Raman Spectroscopy is a vibrational spectroscopic technique, based on the Raman effect and is used for investigating molecular structures. When light is inelastically scattered by matter, the wavelengths of the scattered photons are different from the incident photons. The wavelength shift (or frequency shift) is related to the molecular vibrations, which are unique to each molecular structure. The change in frequency of scattered photons (termed Raman shift), may be positive or negative. Raman spectroscopy involves detecting and recording these wavelength shifts and using them to analyse what is in the sample. A Raman spectrum will have several peaks, each peak corresponding to a specific mode of molecular vibration of a chemical species. The location of the maximum peak leads to species identification, while its intensity value correlates with species concentration. While the basic technique has evolved significantly and there are a myriad of applications, one high potential area of application of conventional Raman spectroscopy is in water pollution monitoring.
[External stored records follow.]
**src/rtl/mem_port_arbiter.sv**
```systemverilog
// Shared memory-port arbiter: CPU control path vs. DMA/debug loader.
// Define ARB_ROUND_ROBIN_EN to swap CPU priority + starvation guard for round-robin.
module mem_port_arbiter #(
  parameter int ADDR_W     = 16,
  parameter int DATA_W     = 16,
  parameter int MEM_LAT    = 2,
  parameter int STARVE_LIM = 3
) (
  input  logic              clk,
  input  logic              global_reset,
  input  logic              cpu_req,
  input  logic              cpu_wr,
  input  logic              cpu_ctrl,
  input  logic [ADDR_W-1:0] cpu_addr,
  input  logic [DATA_W-1:0] cpu_wdata,
  output logic [DATA_W-1:0] cpu_rdata,
  output logic              cpu_ack,
  input  logic              dma_req,
  input  logic              dma_wr,
  input  logic              dma_ctrl,
  input  logic [ADDR_W-1:0] dma_addr,
  input  logic [DATA_W-1:0] dma_wdata,
  output logic [DATA_W-1:0] dma_rdata,
  output logic              dma_ack,
  output logic              mem_rd,
  output logic              mem_wr,
  output logic              mem_ctrl,
  output logic [ADDR_W-1:0] mem_addr,
  output logic [DATA_W-1:0] mem_wdata,
  input  logic [DATA_W-1:0] mem_rdata,
  output logic              busy,
  output logic              owner
);

  // state  | meaning
  // IDLE   | arbitrate; latch winner's command on grant
  // ACCESS | strobes held for MEM_LAT cycles; read data captured on the last
  // ACK    | strobes low, one-cycle ack to the owner
  typedef enum logic [1:0] {S_IDLE, S_ACCESS, S_ACK} state_t;

  localparam logic [3:0] LAT_LOAD = 4'(MEM_LAT - 1);

  state_t            state_q, state_d;
  logic [3:0]        lat_q, lat_d;
  logic              owner_q, owner_d;
  logic              wr_q, wr_d;
  logic              ctrl_q, ctrl_d;
  logic [ADDR_W-1:0] addr_q, addr_d;
  logic [DATA_W-1:0] wdata_q, wdata_d;
  logic [DATA_W-1:0] cpu_rdata_q, cpu_rdata_d;
  logic [DATA_W-1:0] dma_rdata_q, dma_rdata_d;
  logic              grant_cpu, grant_dma;

`ifdef ARB_ROUND_ROBIN_EN
  logic last_q, last_d;

  // last_q = 1 means DMA won last, so CPU takes the next contention
  assign grant_cpu = cpu_req & (~dma_req | last_q);
  assign grant_dma = dma_req & ~grant_cpu;
`else
  localparam logic [3:0] STARVE_MAX = 4'(STARVE_LIM);

  logic [3:0] starve_q, starve_d;

  assign grant_cpu = cpu_req & ~(dma_req & (starve_q == STARVE_MAX));
  assign grant_dma = dma_req & ~grant_cpu;
`endif

  always_comb begin
    state_d     = state_q;
    lat_d       = lat_q;
    owner_d     = owner_q;
    wr_d        = wr_q;
    ctrl_d      = ctrl_q;
    addr_d      = addr_q;
    wdata_d     = wdata_q;
    cpu_rdata_d = cpu_rdata_q;
    dma_rdata_d = dma_rdata_q;
`ifdef ARB_ROUND_ROBIN_EN
    last_d      = last_q;
`else
    starve_d    = starve_q;
`endif
    case (state_q)
      S_IDLE: begin
        if (grant_cpu || grant_dma) begin
          owner_d = grant_dma;
          wr_d    = grant_dma ? dma_wr    : cpu_wr;
          ctrl_d  = grant_dma ? dma_ctrl  : cpu_ctrl;
          addr_d  = grant_dma ? dma_addr  : cpu_addr;
          wdata_d = grant_dma ? dma_wdata : cpu_wdata;
          lat_d   = LAT_LOAD;
          state_d = S_ACCESS;
`ifdef ARB_ROUND_ROBIN_EN
          last_d  = grant_dma;
`endif
        end
`ifndef ARB_ROUND_ROBIN_EN
        if (!dma_req || grant_dma) begin
          starve_d = '0;
        end else if (grant_cpu && starve_q != STARVE_MAX) begin
          starve_d = starve_q + 4'd1;
        end
`endif
      end
      S_ACCESS: begin
        if (lat_q == '0) begin
          if (!wr_q) begin
            if (owner_q) dma_rdata_d = mem_rdata;
            else         cpu_rdata_d = mem_rdata;
          end
          state_d = S_ACK;
        end else begin
          lat_d = lat_q - 4'd1;
        end
      end
      S_ACK:   state_d = S_IDLE;
      default: state_d = S_IDLE;
    endcase
  end

  always_ff @(posedge clk) begin
    if (global_reset) begin
      state_q     <= S_IDLE;
      lat_q       <= '0;
      owner_q     <= 1'b0;
      wr_q        <= 1'b0;
      ctrl_q      <= 1'b0;
      addr_q      <= '0;
      wdata_q     <= '0;
      cpu_rdata_q <= '0;
      dma_rdata_q <= '0;
`ifdef ARB_ROUND_ROBIN_EN
      last_q      <= 1'b1;
`else
      starve_q    <= '0;
`endif
    end else begin
      state_q     <= state_d;
      lat_q       <= lat_d;
      owner_q     <= owner_d;
      wr_q        <= wr_d;
      ctrl_q      <= ctrl_d;
      addr_q      <= addr_d;
      wdata_q     <= wdata_d;
      cpu_rdata_q <= cpu_rdata_d;
      dma_rdata_q <= dma_rdata_d;
`ifdef ARB_ROUND_ROBIN_EN
      last_q      <= last_d;
`else
      starve_q    <= starve_d;
`endif
    end
  end

  assign mem_rd    = (state_q == S_ACCESS) & ~wr_q;
  assign mem_wr    = (state_q == S_ACCESS) &  wr_q;
  assign mem_ctrl  = ctrl_q;
  assign mem_addr  = addr_q;
  assign mem_wdata = wdata_q;
  assign cpu_ack   = (state_q == S_ACK) & ~owner_q;
  assign dma_ack   = (state_q == S_ACK) &  owner_q;
  assign cpu_rdata = cpu_rdata_q;
  assign dma_rdata = dma_rdata_q;
  assign busy      = (state_q != S_IDLE);
  assign owner     = owner_q;

endmodule

```
**config.mk**
```make
export PLATFORM = sky130hd
export DESIGN_NAME = mem_port_arbiter
export DESIGN_NICKNAME = d
export VERILOG_FILES = /design/src/rtl/mem_port_arbiter.sv
export SDC_FILE = /design/constraint.sdc
export NUM_CORES = 1
export LEC_CHECK = 0
export CORE_UTILIZATION = 47
export DETAILED_ROUTE_END_ITERATION = 10
export PLACE_DENSITY = 0.95
export SLEW_MARGIN = 5
export SYNTH_ARGS = -nofsm -noshare
export SYNTH_HDL_FRONTEND = slang
export SYNTH_SLANG_ARGS = --single-unit
```
**constraint.sdc**
```tcl
create_clock -name clk -period 2.4 [get_ports clk]
set_input_delay 0.48 -clock clk [delete_from_list [all_inputs] [get_ports clk]]
set_output_delay 0.48 -clock clk [all_outputs]
set_load 0.1 [all_outputs]
```
==> out/results.ini <==
[route]
via_per_inst=5.99
drt-initial-drc-count=253
antenna_left=0
wl_per_cell_um=17.1
num_vias=3893
first_pass_iters=5
drc=0
totalWireLength_mm=11.1

[floorplan]
start_util_pct=48.2
die-area_mm2=0.00876
fp.dieW_um=93.6
io_pins=159
die_h_um=93.6
rows=33
coreArea_mm2=0.00818

[clock_network]
cts_buffers=9
ctsResizeCount=0
postCtsHoldBufs=0
cts_buffer_depth=2
h-tree-depth=3
cts-root-buf=clkbuf_8
clk_pin_slew_worst_paths_ns=0.08
cts_setup_buffers=0
clock_sinks=77
cts_tree=yes
clk_latency_ns=0.36

[global_routing]
antenna_found_initial=0
grt_max_degree=46
gr-usage-all-layers_pct=25.4
grt_pass1_vias=3746
overflow=0
grt_pass1_wl_mm=17.6

[yosys]
ys_seq_elements=77
syn_inst=401
yosys_warnings=0
synthFlopType=dfxtp_1
synth_commonest_cells=nand2b_1 (83), dfxtp_1 (77), a2111oi_0 (34), a221o_1 (34), nor4b_1 (34)
syn_area_mm2=0.00394
synth_edf_count=0
syn_nets=491
synth_top_area_cell=dfxtp_1
avgSynthCellArea_um2=9.83
ys_types=43
yosysSeqAreaShare_pct=39.1
synthArstFlopShare_pct=0
yosysMostFrequentCell=nand2b_1
synthDominantCellAreaShare_pct=39.1
synthTopCellsByArea=dfxtp_1 (39%), nand2b_1 (13%), a221o_1 (8.6%)

[power]
p_per_area_mw_per_mm2=694
p_leak_nw=2.22
ir_worst_vdd_uv=383

[sta]
fmax_mhz=481
setup_tns_ns=0
slew_headroom_pct=38.8
rsz0062_at_grt=no
period_share_pct=86.6
min_period_ns=2.08
fin_worst_skew_ns=0.0152
setup_violations=0
hold_violations=0
drv_slew=0
timing.hold.ws_ns=0.478
tightest_slew_ns=0.917

[min_path]
hold_class=reg -> reg

[cells_and_area]
drive_gt1_share_pct=21.3
fin_util_pct=69.7
syn2layout_area_growth_pct=44.5
diodes=0
nets=630

[job]
cap_violations=0

[worst_setup_path]
worstPathRequired_ns=1.92
crit_path_start_kind=register
r2r_slack_ns=0.57
crit_fanout=29
cp-end-kind=output port
critPathKind=reg -> out
crit_arrival_ns=1.60

[place]
dpl.hpwl_mm=7.77
gp_congestion=0.842
port_buffers=158

[run_status]
status=finished clean

-- worst max-delay path, stage by stage (launching register included) --
cell	delay [ns]
dfxtp_1	0.46
nor2_2	0.11
inv_2	0.13
buf_4	0.31
buf_12	0.22
-- power by group --
| part | switching [mW] | internal, mW | total (mW) |
|---|---|---|---|
| registers | 0.0762 | 1.38 | 1.45 |
| logic | 1.01 | 0.465 | 1.48 |
| clock network | 0.527 | 0.497 | 1.02 |
| total | 1.62 | 2.34 | 3.95 |
-- final timing paths --
check | startpoint | end | cells after the start
hold reg to reg | dma_rdata[6]$_SDFFE_PP0P_ | dma_rdata[6]$_SDFFE_PP0P_ | 2
setup / recovery | state_q[1]$_SDFFE_PP0P_ | busy | 4
setup reg to reg | starve_q[0]$_SDFFE_PP0P_ | mem_addr[14]$_SDFFE_PP0P_ | 5
hold / removal | dma_rdata[6]$_SDFFE_PP0P_ | dma_rdata[6]$_SDFFE_PP0P_ | 2
-- kinds of logic after synthesis --
family,after synthesis,synth area share [%]
multiplexers,32,8.12
flip-flops,77,39.1
AO/OA/AOI/OAI,86,19.2
adder cells (fa/ha/maj),2,0.634
buffers and inverters,52,5.71
AND/OR/NAND/NOR,152,27.3
-- state kept, by name (all words and copies together), names as in the netlist --
name / flops
lat_q: 4
dma_rdata: 16
owner: 1
state_q: 2
starve_q: 4
mem_addr: 16
wr_q: 1
cpu_rdata: 16
mem_wdata: 16
mem_ctrl: 1
-- routing by layer --
metal | part of all wire (%) | track usage (%) | wire length (µm)
met4 | 2.0 | 10.1 | 219
met1 | 41 | 30.8 | 4520
met5 | 0 | 0 | 0
met3 | 8.1 | 6.42 | 894
met2 | 49 | 42.9 | 5450
-- stage by stage --
stage | total power, mW | cells | cell area [µm²] | worst slack, ns
after floorplan | 2.53 | 401 | 3970 | 0.0507
after global placement | 2.93 | 634 | 5500 | 0.176
after detailed placement | 2.95 | 634 | 5500 | 0.0361
after CTS | 3.96 | 650 | 5700 | 0.323
after global routing | 4.10 | 650 | 5700 | 0.229
final | 3.95 | 650 | 5700 | 0.322
-- layout by cell type, fill, tap and decap left out, types with 5 or more instances in the layout --
| cell type | count |
|---|---|
| a21oi_1 | 6 |
| nand2b_1 | 83 |
| buf_12 | 5 |
| clkbuf_8 | 9 |
| clkdlybuf4s50_1 | 86 |
| dfxtp_1 | 77 |
| buf_4 | 83 |
| mux2i_1 | 32 |
| nor4b_1 | 34 |
| a2111oi_0 | 34 |
| a221o_1 | 34 |
-- cell type report --
| type | instances | area, µm² |
|---|---|---|
| Fill cell | 616 | 2480 |
| Inverter | 5 | 18.8 |
| Tap cell | 105 | 131 |
| Clock buffer | 9 | 124 |
| Sequential cell | 77 | 1540 |
| Clock inverter | 7 | 80.1 |
| Multi-Input combinational cell | 272 | 2210 |
| Timing Repair Buffer | 175 | 1590 |
Power figures use the tool's default switching activity.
With the synthetic chemical industry constantly introducing new molecules that eventually find their way into surface waters as effluents, the effective surveillance of water pollution has become challenging. The traditional grab sampling and batch analysis from end of pipe or final sink, is not suitable, especially where trace contaminants are involved. It is more effective to have real-time, on-line analysis methods. This case study illustrates the potential of Raman spectrometry for on-line analysis of water pollution, caused by dissolved pharmaceutical drugs, pesticides or salts coming from fertilisers.

This case study considers examples representing three categories of important organic pollutants, namely drugs, pesticides and chemical fertilisers, for in-situ analysis by Raman Spectroscopy. The study on drug related molecules was performed on ethinylestradiol (a hormone used in contraceptives and a drug based on niflumic acid (used in anti-inflammatory agents). Among pesticides glyphosates are common and hence considered for this study. With regard to fertilisers, Nitrates are a recognized source of eutrophication of waterways due to agricultural run-off, hence a nitrate was considered for analysis.
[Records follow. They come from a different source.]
## src/rtl/seq_detector_param_if.sv

```systemverilog
// rtl/seq_detector_param_if.sv - signal bundle for the serial pattern detector
//
// Purpose: groups the detector's input requests and LED-facing outputs.
// Ports (signals):
//   in1, in0   "bit = 1" / "bit = 0" requests, level-sampled on tick
//   ovl        1 = overlapping detection, 0 = non-overlapping
//   tick       one-clk pulse marking each sample instant
//   match      pattern detected at the last tick
//   err        both requests high at the last tick
//   hist       last N accepted bits, hist[0] newest
//   match_cnt  saturating match counter
// Modports: master drives the requests; slave is the detector.
`timescale 1ns/1ps
interface seq_detector_param_if #(
  parameter int N     = 3,
  parameter int CNT_W = 8
);
  logic             in1;
  logic             in0;
  logic             ovl;
  logic             tick;
  logic             match;
  logic             err;
  logic [N-1:0]     hist;
  logic [CNT_W-1:0] match_cnt;

  modport master (
    output in1, in0, ovl,
    input  tick, match, err, hist, match_cnt
  );

  modport slave (
    input  in1, in0, ovl,
    output tick, match, err, hist, match_cnt
  );
endinterface

```

## src/rtl/seq_detector_param.sv

```systemverilog
// rtl/seq_detector_param.sv - parametrised serial pattern detector with sample tick
//
// Purpose: one bit per sample tick is taken from two push-button requests and
// matched against an N-bit PATTERN (MSB oldest), in overlapping or
// non-overlapping mode selected at run time.
// Ports:
//   clk   system clock
//   rst   synchronous, active-high reset
//   bus   seq_detector_param_if.slave (in1, in0, ovl in; tick, match, err,
//         hist, match_cnt out)
`timescale 1ns/1ps
module seq_detector_param #(
  parameter int           N        = 3,
  parameter logic [N-1:0] PATTERN  = 3'b110,
  parameter int           TICK_DIV = 50_000_000,
  parameter int           CNT_W    = 8
) (
  input  logic                 clk,
  input  logic                 rst,
  seq_detector_param_if.slave  bus
);

  localparam int               DIV_W     = (TICK_DIV > 1) ? $clog2(TICK_DIV) : 1;
  localparam int               FILL_W    = $clog2(N + 1);
  localparam logic [DIV_W-1:0] DIV_LAST  = DIV_W'(TICK_DIV - 1);
  localparam logic [FILL_W-1:0] FILL_FULL = FILL_W'(N);
  localparam logic [CNT_W-1:0] CNT_MAX   = '1;

  logic [DIV_W-1:0]  div_q,   div_d;
  logic [FILL_W-1:0] fill_q,  fill_d;
  logic [N-1:0]      hist_q,  hist_d;
  logic              match_q, match_d;
  logic              err_q,   err_d;
  logic [CNT_W-1:0]  cnt_q,   cnt_d;

  logic              tick;
  logic              bit_valid;
  logic [N-1:0]      hist_shift;
  logic [FILL_W-1:0] fill_inc;
  logic              hit;

  // With TICK_DIV=1 DIV_LAST is 0 and div never leaves 0, so tick stays high.
  assign tick       = (div_q == DIV_LAST);
  // Exactly one request high means a bit; its value is in1.
  assign bit_valid  = bus.in1 ^ bus.in0;
  assign hist_shift = {hist_q[N-2:0], bus.in1};
  assign fill_inc   = (fill_q == FILL_FULL) ? FILL_FULL : fill_q + 1'b1;
  assign hit        = bit_valid && (fill_inc == FILL_FULL) && (hist_shift == PATTERN);

  always_comb begin
    div_d   = tick ? '0 : div_q + 1'b1;
    fill_d  = fill_q;
    hist_d  = hist_q;
    match_d = match_q;
    err_d   = err_q;
    cnt_d   = cnt_q;
    if (tick) begin
      err_d   = bus.in1 & bus.in0;
      match_d = hit;
      if (bit_valid) begin
        hist_d = hist_shift;
        fill_d = fill_inc;
      end
      if (hit) begin
        if (cnt_q != CNT_MAX) begin
          cnt_d = cnt_q + 1'b1;
        end
        // Non-overlapping: demand N fresh bits; hist is kept for the LEDs.
        if (!bus.ovl) begin
          fill_d = '0;
        end
      end
    end
  end

  always_ff @(posedge clk) begin
    if (rst) begin
      div_q   <= '0;
      fill_q  <= '0;
      hist_q  <= '0;
      match_q <= 1'b0;
      err_q   <= 1'b0;
      cnt_q   <= '0;
    end else begin
      div_q   <= div_d;
      fill_q  <= fill_d;
      hist_q  <= hist_d;
      match_q <= match_d;
      err_q   <= err_d;
      cnt_q   <= cnt_d;
    end
  end

  assign bus.tick      = tick;
  assign bus.match     = match_q;
  assign bus.err       = err_q;
  assign bus.hist      = hist_q;
  assign bus.match_cnt = cnt_q;

endmodule

```

## src/flat_wrapper.sv

```systemverilog
// flat-port wrapper written by rule: the top's interface ports become plain ports
module seq_detector_param_flat 
#(
  parameter int           N        = 3,
  parameter logic [N-1:0] PATTERN  = 3'b110,
  parameter int           TICK_DIV = 50_000_000,
  parameter int           CNT_W    = 8
)
  (clk, rst, bus_in1, bus_in0, bus_ovl, bus_tick, bus_match, bus_err, bus_hist, bus_match_cnt);
  seq_detector_param_if #(.N(N), .CNT_W(CNT_W)) bus_i ();
  input  logic clk;
  input  logic rst;
  input wire logic [$bits(bus_i.in1)-1:0] bus_in1;
  input wire logic [$bits(bus_i.in0)-1:0] bus_in0;
  input wire logic [$bits(bus_i.ovl)-1:0] bus_ovl;
  output wire logic [$bits(bus_i.tick)-1:0] bus_tick;
  output wire logic [$bits(bus_i.match)-1:0] bus_match;
  output wire logic [$bits(bus_i.err)-1:0] bus_err;
  output wire logic [$bits(bus_i.hist)-1:0] bus_hist;
  output wire logic [$bits(bus_i.match_cnt)-1:0] bus_match_cnt;
  assign bus_i.in1 = bus_in1;
  assign bus_i.in0 = bus_in0;
  assign bus_i.ovl = bus_ovl;
  assign bus_tick = bus_i.tick;
  assign bus_match = bus_i.match;
  assign bus_err = bus_i.err;
  assign bus_hist = bus_i.hist;
  assign bus_match_cnt = bus_i.match_cnt;
  seq_detector_param #(.N(N), .PATTERN(PATTERN), .TICK_DIV(TICK_DIV), .CNT_W(CNT_W)) u_core (.clk(clk), .rst(rst), .bus(bus_i));
endmodule
```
Measurements on the polluted water samples were made with a BWTek iRaman^TM spectrometer. The excitation wavelength was 532 nm, with a 4 cm^-1 spectral resolution. The spectral range covered was 175–4000 cm^-1. Calibration was done and then polluted samples analysed. Using this set-up, in this illustrative case study, the limit for Nitrate detection was 100 mg/l while Glyophosate was detectable down to 10 mg/l. The limit achieved for niflumic acid needs improvement, as the minimal concentration this experimental set-up and method could detect was 2500 mg/l.

Figure 1 shows the Raman spectra of a contraceptive pill whose main component is ethinylestradiol and also of a drug based on niflumic acid. For clarity, only the peaks of the main molecules are marked. Figure 2 shows the Raman spectra of a typical dissolved synthetic fertilizer mixture comprising 150 g/l of Potassium Phosphate and 89 g/l of Sodium Nitrate.

Figure 1: Normalized Raman Spectra of a drug containing Ethinylestradiol and another containing Niflumic acid, dissolved in demineralized ASTM D1193 type IV reagent water.

Figure 2: Normalized Raman Spectra of a synthetic salt mixture comprising 150 g/l of Potassium Phosphate and 89 g/l of Sodium Nitrate dissolved in demineralized ASTM D1193 type IV reagent water.

Reference:

Ivana Durickovic, Mario Marchetti, Raman spectroscopy as a polyvalent alternative for water pollution detection, IET Science, Measurement and Technology, 2014, Vol. 8, Issue 3, pp. 122–128.